As to the defendant's application under s 10(1) of the Suitors' Fund Act 1964 (WA), I have a discretion as to whether to grant an indemnity certificate. The discretion is unfettered but must be exercised judicially.[32] In that regard it is relevant that the question of law on which the review proceedings has succeeded is a question of general application.[33] I accept this may provide sufficient reason to grant the certificate.[34]
[32] Ruby v Doric Constructions (Aust) Pty Ltd [2013] WASCA 94 (S) [16].
[33] Ruby v Doric Constructions (Aust) Pty Ltd [17].
[34] Ruby v Doric Constructions (Aust) Pty Ltd [17].
Ultimately, however, I am not persuaded that I should grant the certificate. There are two reasons. First, the large majority of the defendant's costs were incurred at the first stage of the review proceedings. It was not necessary for the defendant to participate at that stage. The defendant sought to participate and was joined. But insofar as it chose to participate those costs were avoidable. Second, the defendant has not negatived the exclusion under s 13(3) of the Suitors' Fund Act 1964 (WA).
Conclusion and orders
For these reasons I am satisfied that a final review order should be made setting aside the orders made in the Magistrates Court at Karratha on 22 January 2018. I will make an order to that effect under s 36(4)(a) of the Magistrates Court Act 2004 (WA). I also intend, by way of a consequential ancillary order under s 36(4)(c), to make a declaration confirming that the Proceedings have not been dismissed by operation of r 95F of the Magistrates Court (Civil Proceedings) Rules 2005 (WA). I consider such an order to be within power under s 36(4) and appropriate so that there is no doubt as to the ability of the plaintiff to continue to prosecute the Proceedings.
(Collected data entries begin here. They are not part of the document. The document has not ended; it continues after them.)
File: config.mk
export PLATFORM = sky130hd
export DESIGN_NAME = xfer_segmenter
export DESIGN_NICKNAME = d
export VERILOG_FILES = /design/src/rtl/xseg_pkg.sv /design/src/rtl/xseg_req_check.sv /design/src/rtl/xseg_select.sv /design/src/rtl/xseg_ctrl.sv /design/src/rtl/xfer_segmenter.sv
export SDC_FILE = /design/constraint.sdc
export NUM_CORES = 1
export LEC_CHECK = 0
export BUFFER_PORTS_ARGS = -buffer_cell sky130_fd_sc_hd__buf_2
export CAP_MARGIN = 25
export CORE_ASPECT_RATIO = 0.8
export CORE_MARGIN = 4
export CORE_UTILIZATION = 38
export CTS_CLUSTER_DIAMETER = 30
export CTS_CLUSTER_SIZE = 16
export DETAILED_ROUTE_END_ITERATION = 8
export SLEW_MARGIN = 25
export SYNTH_ARGS = -nofsm -noshare
export SYNTH_HDL_FRONTEND = slang
export SYNTH_HIERARCHICAL = 1
export SYNTH_SLANG_ARGS = --single-unit
File: constraint.sdc
create_clock -name clk -period 3.01 [get_ports clk]
set_clock_uncertainty 0.05 [all_clocks]
set_input_delay 0.602 -clock clk [delete_from_list [all_inputs] [get_ports clk]]
set_output_delay 0.602 -clock clk [all_outputs]
set_load 0.01 [all_outputs]
File: src/rtl/xseg_pkg.sv
`timescale 1ns/1ps
package xseg_pkg;

   // Upper two bits of the command code; bit 0 carries the direction.
   typedef enum logic [1:0] {
      KIND_HALF  = 2'd0,
      KIND_WORD  = 2'd1,
      KIND_BURST = 2'd2
   } seg_kind_e;

endpackage

File: src/rtl/xseg_req_check.sv
`timescale 1ns/1ps
module xseg_req_check #(
   parameter int LW = 16,
   parameter int RW = LW + 1
) (
   input  logic          addr_lsb,
   input  logic [LW-1:0] len,
   input  logic          write,
   output logic          bad,
   output logic          pad,
   output logic [RW-1:0] padded
);

   // Reads need an even count, every request an even start address.
   assign bad    = addr_lsb | (~write & len[0]);
   assign pad    = write & len[0];
   assign padded = RW'(len) + RW'(pad);

endmodule

File: src/rtl/xseg_select.sv
`timescale 1ns/1ps
module xseg_select
   import xseg_pkg::*;
#(
   parameter int RW        = 17,
   parameter int SLW       = 8,
   parameter int BURST_MAX = 240
) (
   input  logic [2:0]     align,
   input  logic [RW-1:0]  remain,
   output seg_kind_e      kind,
   output logic [SLW-1:0] len
);

   localparam logic [RW-1:0] CAP = RW'(BURST_MAX);

   logic [RW-1:0] rem_oct;
   assign rem_oct = {remain[RW-1:3], 3'b000};

   always_comb begin
      if (align == 3'd2 || align == 3'd6 || remain == RW'(2)) begin
         kind = KIND_HALF;
         len  = SLW'(2);
      end else if (align == 3'd4 || remain <= RW'(6)) begin
         kind = KIND_WORD;
         len  = SLW'(4);
      end else begin
         kind = KIND_BURST;
         len  = (rem_oct > CAP) ? SLW'(BURST_MAX) : rem_oct[SLW-1:0];
      end
   end

endmodule

File: src/rtl/xseg_ctrl.sv
`timescale 1ns/1ps
module xseg_ctrl #(
   parameter int AW  = 32,
   parameter int RW  = 17,
   parameter int SLW = 8
) (
   input  logic           clk,
   input  logic           rst_n,
   input  logic           req_valid,
   input  logic [AW-1:0]  req_addr,
   input  logic           req_write,
   input  logic           bad,
   input  logic           pad,
   input  logic [RW-1:0]  padded,
   input  logic           seg_ready,
   input  logic [SLW-1:0] seg_len,
   output logic           req_ready,
   output logic           seg_valid,
   output logic [AW-1:0]  seg_addr,
   output logic [RW-1:0]  seg_offset,
   output logic [RW-1:0]  seg_rem,
   output logic           seg_wr,
   output logic           seg_pad,
   output logic           done,
   output logic           err
);

   typedef enum logic {ST_IDLE = 1'b0, ST_RUN = 1'b1} state_e;

   state_e        state_q;
   logic [AW-1:0] addr_q;
   logic [RW-1:0] rem_q;
   logic [RW-1:0] off_q;
   logic          wr_q;
   logic          pad_q;
   logic          done_q;
   logic          err_q;

   logic accept;
   logic fire;
   logic last_seg;

   assign req_ready = (state_q == ST_IDLE);
   assign seg_valid = (state_q == ST_RUN);
   assign accept    = req_valid & req_ready;
   assign fire      = seg_valid & seg_ready;
   assign last_seg  = (rem_q == RW'(seg_len));

   always_ff @(posedge clk or negedge rst_n) begin
      if (!rst_n) begin
         state_q <= ST_IDLE;
         addr_q  <= '0;
         rem_q   <= '0;
         off_q   <= '0;
         wr_q    <= 1'b0;
         pad_q   <= 1'b0;
         done_q  <= 1'b0;
         err_q   <= 1'b0;
      end else begin
         done_q <= 1'b0;
         if (accept) begin
            err_q <= bad;
            if (!bad) begin
               addr_q <= req_addr;
               rem_q  <= padded;
               off_q  <= '0;
               wr_q   <= req_write;
               pad_q  <= pad;
               if (padded == '0) begin
                  done_q <= 1'b1;
               end else begin
                  state_q <= ST_RUN;
               end
            end
         end
         if (fire) begin
            addr_q <= addr_q + AW'(seg_len);
            rem_q  <= rem_q - RW'(seg_len);
            off_q  <= off_q + RW'(seg_len);
            if (last_seg) begin
               state_q <= ST_IDLE;
               done_q  <= 1'b1;
            end
         end
      end
   end

   assign seg_addr   = addr_q;
   assign seg_offset = off_q;
   assign seg_rem    = rem_q;
   assign seg_wr     = wr_q;
   assign seg_pad    = seg_valid & pad_q & last_seg;
   assign done       = done_q;
   assign err        = err_q;

endmodule

File: src/rtl/xfer_segmenter.sv
`timescale 1ns/1ps
module xfer_segmenter
   import xseg_pkg::*;
#(
   parameter  int AW        = 32,
   parameter  int LW        = 16,
   parameter  int BURST_MAX = 240,
   localparam int RW        = LW + 1,
   localparam int SLW       = $clog2(BURST_MAX + 1)
) (
   input  logic           clk,
   input  logic           rst_n,
   input  logic           req_valid,
   output logic           req_ready,
   input  logic [AW-1:0]  req_addr,
   input  logic [LW-1:0]  req_len,
   input  logic           req_write,
   output logic           seg_valid,
   input  logic           seg_ready,
   output logic [2:0]     seg_cmd,
   output logic [AW-1:0]  seg_addr,
   output logic [SLW-1:0] seg_len,
   output logic [RW-1:0]  seg_offset,
   output logic           seg_pad,
   output logic           done,
   output logic           err
);

   generate
      if (BURST_MAX < 8 || (BURST_MAX % 8) != 0) begin : g_bad_burst
         $error("BURST_MAX must be a nonzero multiple of 8");
      end
      if (RW < SLW || LW < 3) begin : g_bad_len
         $error("LW too narrow for BURST_MAX");
      end
      if (AW < 3) begin : g_bad_addr
         $error("AW must be at least 3");
      end
   endgenerate

   logic          bad;
   logic          pad;
   logic [RW-1:0] padded;
   logic [RW-1:0] rem;
   logic          wr;
   seg_kind_e     kind;

   xseg_req_check #(.LW(LW), .RW(RW)) u_check (
      .addr_lsb (req_addr[0]),
      .len      (req_len),
      .write    (req_write),
      .bad      (bad),
      .pad      (pad),
      .padded   (padded)
   );

   xseg_ctrl #(.AW(AW), .RW(RW), .SLW(SLW)) u_ctrl (
      .clk        (clk),
      .rst_n      (rst_n),
      .req_valid  (req_valid),
      .req_addr   (req_addr),
      .req_write  (req_write),
      .bad        (bad),
      .pad        (pad),
      .padded     (padded),
      .seg_ready  (seg_ready),
      .seg_len    (seg_len),
      .req_ready  (req_ready),
      .seg_valid  (seg_valid),
      .seg_addr   (seg_addr),
      .seg_offset (seg_offset),
      .seg_rem    (rem),
      .seg_wr     (wr),
      .seg_pad    (seg_pad),
      .done       (done),
      .err        (err)
   );

   xseg_select #(.RW(RW), .SLW(SLW), .BURST_MAX(BURST_MAX)) u_select (
      .align  (seg_addr[2:0]),
      .remain (rem),
      .kind   (kind),
      .len    (seg_len)
   );

   assign seg_cmd = {kind, wr};

endmodule

==> impl_metrics.env <==
export IMPL_worstPathRequired_ns=2.36
export IMPL_areaGrowthSynthToFinish_pct=48.7
export IMPL_synth_top_cell_area_share_pct=34.5
export IMPL_numCtsBuffers=9
export IMPL_p_int_mw=4.89
export IMPL_hp_class="primary input to asynchronous set/reset pin"
export IMPL_io_buffers=116
export IMPL_synth_cell_types=62
export IMPL_violations="setup timing"
export IMPL_n_antenna_cell=0
export IMPL_start_kind="flip-flop"
export IMPL_p_leak_nw=3.52
export IMPL_place_worst_setup_slack_ns=-0.245
export IMPL_fin_setup_tns_ns=-4.27
export IMPL_clk_root_buffer_cell="clkbuf_16"
export IMPL_maxCapViolations=0
export IMPL_yosysMostFrequentCell="nand2_1"
export IMPL_setup_viol=30
export IMPL_critPathMaxFanout=3
export IMPL_clock_sinks=71
export IMPL_drt_iter0_markers=438
export IMPL_hpwl_mm=13.1
export IMPL_powerDensity_nw_per_um2=1140
export IMPL_grt_max_degree=51
export IMPL_worstPathArrival_ns=2.80
export IMPL_layout_drive_gt1_share_pct=41.8
export IMPL_end_kind="output pin"
export IMPL_p_seq_share_pct=20.1
export IMPL_max_slew_margin_rel_pct=54.0
export IMPL_synthCells=613
export IMPL_switchingPower_mw=3.81
export IMPL_clk_path_buf_depth=2
export IMPL_num_rows=37
export IMPL_synth_common_cells="82 x nand2_1, 71 x dfrtp_1, 41 x nor2_1"
export IMPL_syn_num_nets=694
export IMPL_wl_mm=18.2
export IMPL_pin_count=118
export IMPL_drcViolationCount=0
export IMPL_overflow=0
export IMPL_ys_seq_area_share_pct=34.5
export IMPL_synth_area_leaders="dfrtp_1 35%, ha_1 6.1%, nand2_1 6.0%"
export IMPL_wl_per_cell_um=18.1
export IMPL_fin_util_pct=58.6
export IMPL_die_area_sq_um=15500
export IMPL_grt_pass1_vias=5747
export IMPL_die_h_um=112
export IMPL_die_w_um=138
export IMPL_max_slew_worst_pin_slew_ns=0.687
export IMPL_holdBufCountCts=0
export IMPL_fillers=1203
export IMPL_ys_warn_count=6
export IMPL_cts_max_level=3
export IMPL_p_comb_share_pct=67.5
export IMPL_ir_drop_uv=419
export IMPL_critPathLaunch="u_ctrl/seg_rem[10]"
export IMPL_synth_area_sq_um=5150
export IMPL_setup_ws_ns=-0.438
export IMPL_first_pass_iters=5
export IMPL_min_period_ns=3.45
export IMPL_finalCritPeriodShare_pct=115
export IMPL_synth_seq_cells=71
export IMPL_antenna_found_initial=0
export IMPL_swShare_pct=43.8
export IMPL_nets=910
export IMPL_yosys_area_top_type="dfrtp_1"
export IMPL_clock_latency_ns=0.35
export IMPL_core_region_area_sq_um=13100
export IMPL_r2r_start="u_ctrl/seg_rem[15]"
export IMPL_cts_tree="yes"
export IMPL_status="finished with violations"
export IMPL_ys_flop_type="dfrtp_1"
export IMPL_place_congestion=0.939
export IMPL_viasPerCell=5.78
export IMPL_maxSlewViolCount=0
export IMPL_path_class="flip-flop to output pin"
export IMPL_postRouteAntennaNets=0
export IMPL_clkPwrFrac_pct=12.4
export IMPL_finalHoldViolCount=0
export IMPL_initial_core_util_pct=39.4
export IMPL_rsz0062_at_grt="true"
export IMPL_clk_pin_slew_ns=0.06
export IMPL_fmax_ghz=0.290
export IMPL_num_vias=5829
export IMPL_avgSynthCellArea_sq_um=8.40
export IMPL_grt_pass1_wl_mm=29.5
export IMPL_synthArstFlopShare_pct=100
export IMPL_grtUsageTotal_pct=23.1
export IMPL_synth_edf_count=0
## layer usage
metal	wire [um]	track usage [%]
met5	0	0
met3	1240	5.49
met4	375	8.10
met2	8140	35.2
met1	8490	32.2
## final cells by class
type / instances / area, sq um / area share [%]
multi-input combinational: 486 / 3690 / 48.2
sequential: 71 / 1780 / 23.2
timing repair buffer: 237 / 1580 / 20.7
clock buffer: 10 / 239 / 3.12
tap: 175 / 219 / 2.86
inverter: 24 / 92.6 / 1.21
clock inverter: 6 / 60.1 / 0.784
## registers in the layout (all words and copies together), names as in the netlist
register / count
u_ctrl/pad_q: 1
u_ctrl/err: 1
u_ctrl/done: 1
u_ctrl/seg_wr: 1
u_ctrl/seg_offset: 17
u_ctrl/seg_valid: 1
u_ctrl/seg_addr: 32
u_ctrl/seg_rem: 17
## worst paths after layout
kind	cells after the start	end	slack [ns]
max	8	seg_pad	-0.44
min	1	u_ctrl/seg_addr[18]	0.20
min in group clk	3	u_ctrl/seg_addr[13]	0.42
max in group asynchronous	2	u_ctrl/seg_offset[7]	1.93
max reg2reg	14	u_ctrl/seg_offset[14]	-0.26
min reg2reg	2	u_ctrl/seg_wr	0.43
## what timing repair did
| item | CTS | global route |
|---|---|---|
| pin swaps | 37 | 54 |
| buffers inserted | 15 | 18 |
| endpoints found under the setup margin | 42 | 47 |
| gates resized for setup | 66 | 57 |
| gates cloned | 1 | 0 |
## cell usage in the layout, fill, tap and decap left out, types with 7 or more instances in the layout
| cell | netlist | routed |
|---|---|---|
| a21o_1 | 13 | 12 |
| a21oi_1 | 28 | 21 |
| a22oi_1 | 10 | 10 |
| a31oi_1 | 8 | 7 |
| and3_1 | 13 | 13 |
| buf_2 | 5 | 115 |
| buf_4 | 3 | 106 |
| buf_6 | 0 | 12 |
| clkbuf_16 | 0 | 9 |
| dfrtp_1 | 71 | 71 |
| ha_1 | 25 | 14 |
| ha_4 | 0 | 8 |
| inv_1 | 24 | 21 |
| nand2_1 | 82 | 80 |
| nand3_1 | 36 | 31 |
| nand4_1 | 11 | 11 |
| nor2_1 | 41 | 34 |
| nor3_1 | 15 | 9 |
| nor4_1 | 14 | 11 |
| o211ai_1 | 20 | 20 |
| o21ai_0 | 28 | 18 |
| o21ai_1 | 5 | 8 |
| o21ai_2 | 0 | 7 |
| o31ai_1 | 8 | 8 |
| xnor2_1 | 15 | 14 |
| xor2_1 | 20 | 20 |
## worst max-delay path: stages, from the launching register on
cell and delay, ns:
dfrtp_1 0.40, buf_4 0.16, or4_4 0.51, or3_4 0.34
or3_4 0.36, nor4_4 0.31, buf_4 0.16, and2_4 0.13
buf_6 0.09
## cells by family after synthesis
| family | Yosys count | share of synthesized area, % |
|---|---|---|
| and+or+nand+nor | 256 | 25.8 |
| AOI/OAI and AO/OA | 164 | 21.6 |
| DFF | 71 | 34.5 |
| buffers and inverters | 56 | 4.42 |
| xor gates and xnor gates | 35 | 5.96 |
| adders and majority gates | 28 | 7.24 |
| muxes | 2 | 0.413 |
| other | 1 | 0.0729 |
## power by group through the flow
stage               clock, mW  sequential [mW]  combinational (mW)
finish                   1.08             1.75                5.87
global route             1.14             1.81                6.34
CTS                      1.11             1.74                5.18
detailed placement          0             1.73                4.53
global placement            0             1.70                4.43
floorplan                   0             1.81                2.44
## through the flow
| stage | hold WS, ns | area [sq um] | power, mW | cells |
|---|---|---|---|---|
| after floorplan | 0.256 | 5200 | 4.24 | 613 |
| after detailed placement | 0.414 | 6590 | 6.25 | 964 |
| after global placement | 0.406 | 6590 | 6.14 | 964 |
| final | 0.197 | 7660 | 8.70 | 1009 |
| after CTS | 0.209 | 7310 | 8.02 | 995 |
| after global routing | 0.243 | 7660 | 9.30 | 1009 |
Power figures use the tool's default switching activity.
The consequential declaration follows logically from the substantive order under s 36(4)(a) of the Act.
Subject to hearing from counsel as to the precise form of the orders, I will make orders to the following effect:
(1)Pursuant to s 36(4)(a) of the Magistrates Court Act 2004 (WA) the court sets aside the orders of Magistrate de Vries made 22 January 2018 in the Magistrates Court at Karratha in proceedings CTC/225/2014 between the plaintiff and the defendant.
(2)The court declares that r 95F of the Magistrates Court (Civil Proceedings) Rules 2005 (WA) did not operate to dismiss proceedings CTC/225/2014 in the Magistrates Court at Karratha on or about 14 January 2018 and that those proceedings remain on foot.
(3)Each party, ie the plaintiff, the defendant and the intervenor, bear its own costs of the proceedings.
(4)The plaintiff's application under s 12A(2) of the Suitors' Fund Act 1964 (WA) is dismissed.
(5)The defendant's application under s 10(1) of the Suitors' Fund Act 1964 (WA) is dismissed.
I certify that the preceding paragraph(s) comprise the reasons for decision of the Supreme Court of Western Australia.